Evangelio 2018

12 abril, 2014 – Espiritualidad digital

No creo en Caifás, pero…

caifas    Una boca sucia habló palabras limpias. Conviene que uno muera por el pueblo… Era Caifás quien lo decía, el artífice de la injusta condena de Cristo y el principal impulsor de su muerte en cruz. Dijo la verdad, y profetizó, no por sus méritos, ni por su limpieza de vida, sino porque era el sumo sacerdote, y Dios se sirvió de él para explicarnos las claridades del Crucifijo. Todavía muchos dicen. «Creo en Jesucristo, pero no creo en la Iglesia»… Bien.
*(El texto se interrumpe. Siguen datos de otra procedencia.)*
**src/rtl/sipo_shift_receiver_if.sv**
```systemverilog
// Serial line and parallel consumer signals of the SIPO receiver.
// The master side drives the serial line and ack; the slave side is the receiver.
interface sipo_shift_receiver_if #(
    parameter int unsigned WIDTH = 8
);
    localparam int unsigned CW = (WIDTH > 1) ? $clog2(WIDTH) : 1;

    logic             ds;
    logic             ce_;
    logic             fr_;
    logic             ack;
    logic [WIDTH-1:0] q;
    logic             rdy;
    logic             ovr;
    logic             qs;
    logic             qs_;
    logic [CW-1:0]    cnt;

    modport master (
        output ds, ce_, fr_, ack,
        input  q, rdy, ovr, qs, qs_, cnt
    );

    modport slave (
        input  ds, ce_, fr_, ack,
        output q, rdy, ovr, qs, qs_, cnt
    );
endinterface

```
**src/rtl/sipo_shift_receiver.sv**
```systemverilog
// Serial-in / parallel-out receiver: shifts WIDTH bits into sr, latches the word into q
// and holds rdy until ack; overrun is flagged when an unacknowledged word is replaced.
module sipo_shift_receiver #(
    parameter int unsigned WIDTH     = 8,
    parameter bit          MSB_FIRST = 1'b1
) (
    input logic                  cp,
    input logic                  mr_,
    sipo_shift_receiver_if.slave bus
);
    localparam int unsigned CW   = (WIDTH > 1) ? $clog2(WIDTH) : 1;
    localparam logic [CW-1:0] LAST = CW'(WIDTH - 1);

    logic [WIDTH-1:0] sr, sr_nxt;
    logic [WIDTH-1:0] sr_shift;
    logic [WIDTH-1:0] q_r, q_nxt;
    logic [CW-1:0]    cnt_r, cnt_nxt;
    logic             rdy_r, rdy_nxt;
    logic             ovr_r, ovr_nxt;
    logic             word_done;
    logic             cascade_bit;

    // Shift direction and the stage that leaves next are fixed by MSB_FIRST.
    generate
        if (MSB_FIRST) begin : g_msb
            assign sr_shift    = {sr[WIDTH-2:0], bus.ds};
            assign cascade_bit = sr[WIDTH-1];
        end else begin : g_lsb
            assign sr_shift    = {bus.ds, sr[WIDTH-1:1]};
            assign cascade_bit = sr[0];
        end
    endgenerate

    // State register; master reset overrides everything, including mid-word.
    always_ff @(posedge cp) begin
        if (!mr_) begin
            sr    <= '0;
            q_r   <= '0;
            cnt_r <= '0;
            rdy_r <= 1'b0;
            ovr_r <= 1'b0;
        end else begin
            sr    <= sr_nxt;
            q_r   <= q_nxt;
            cnt_r <= cnt_nxt;
            rdy_r <= rdy_nxt;
            ovr_r <= ovr_nxt;
        end
    end

    // Next state: frame sync beats shifting; the handshake runs regardless of ce_/fr_.
    always_comb begin
        sr_nxt    = sr;
        q_nxt     = q_r;
        cnt_nxt   = cnt_r;
        rdy_nxt   = rdy_r;
        ovr_nxt   = ovr_r;
        word_done = 1'b0;

        if (!bus.fr_) begin
            cnt_nxt = '0;
        end else if (!bus.ce_) begin
            sr_nxt = sr_shift;
            if (cnt_r == LAST) begin
                cnt_nxt   = '0;
                word_done = 1'b1;
            end else begin
                cnt_nxt = cnt_r + CW'(1);
            end
        end

        // A completing word acknowledged on the same edge retires the old one cleanly.
        if (word_done) begin
            q_nxt   = sr_shift;
            rdy_nxt = 1'b1;
            if (rdy_r) begin
                ovr_nxt = ~bus.ack;
            end
        end else if (rdy_r && bus.ack) begin
            rdy_nxt = 1'b0;
            ovr_nxt = 1'b0;
        end
    end

    assign bus.q   = q_r;
    assign bus.cnt = cnt_r;
    assign bus.rdy = rdy_r;
    assign bus.ovr = ovr_r;
    assign bus.qs  = cascade_bit;
    assign bus.qs_ = ~cascade_bit;
endmodule

```
**src/flat_wrapper.sv**
```systemverilog
// flat-port wrapper written by rule: the top's interface ports become plain ports
module sipo_shift_receiver_flat 
#(
    parameter int unsigned WIDTH     = 8,
    parameter bit          MSB_FIRST = 1'b1
)
  (cp, mr_, bus_ds, bus_ce_, bus_fr_, bus_ack, bus_q, bus_rdy, bus_ovr, bus_qs, bus_qs_, bus_cnt);
  sipo_shift_receiver_if #(.WIDTH(WIDTH)) bus_i ();
  input logic cp;
  input logic mr_;
  input wire logic [$bits(bus_i.ds)-1:0] bus_ds;
  input wire logic [$bits(bus_i.ce_)-1:0] bus_ce_;
  input wire logic [$bits(bus_i.fr_)-1:0] bus_fr_;
  input wire logic [$bits(bus_i.ack)-1:0] bus_ack;
  output wire logic [$bits(bus_i.q)-1:0] bus_q;
  output wire logic [$bits(bus_i.rdy)-1:0] bus_rdy;
  output wire logic [$bits(bus_i.ovr)-1:0] bus_ovr;
  output wire logic [$bits(bus_i.qs)-1:0] bus_qs;
  output wire logic [$bits(bus_i.qs_)-1:0] bus_qs_;
  output wire logic [$bits(bus_i.cnt)-1:0] bus_cnt;
  assign bus_i.ds = bus_ds;
  assign bus_i.ce_ = bus_ce_;
  assign bus_i.fr_ = bus_fr_;
  assign bus_i.ack = bus_ack;
  assign bus_q = bus_i.q;
  assign bus_rdy = bus_i.rdy;
  assign bus_ovr = bus_i.ovr;
  assign bus_qs = bus_i.qs;
  assign bus_qs_ = bus_i.qs_;
  assign bus_cnt = bus_i.cnt;
  sipo_shift_receiver #(.WIDTH(WIDTH), .MSB_FIRST(MSB_FIRST)) u_core (.cp(cp), .mr_(mr_), .bus(bus_i));
endmodule
```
Yo creo en Jesucristo, pero no en Caifás. Y también creo que poderoso es Dios para servirse de un asesino ambicioso como Caifás y hacerme llegar la verdad a través de él. También la Iglesia peregrina está llena de pecadores, y de ellos se sirve Dios para marcarnos el camino y alimentarnos con los sacramentos. Creo en la Iglesia, en la Iglesia real, formada por personas como yo y amada por Jesús, que es su Cabeza.

    No creas en Caifás, pero no olvides lo que dice: Conviene que uno muera. Conviene que Jesús muera para que tú vivas. Conviene que Él sea condenado para que tú seas absuelto. Conviene que Él entregue su vida para salvar la tuya. Alégrate.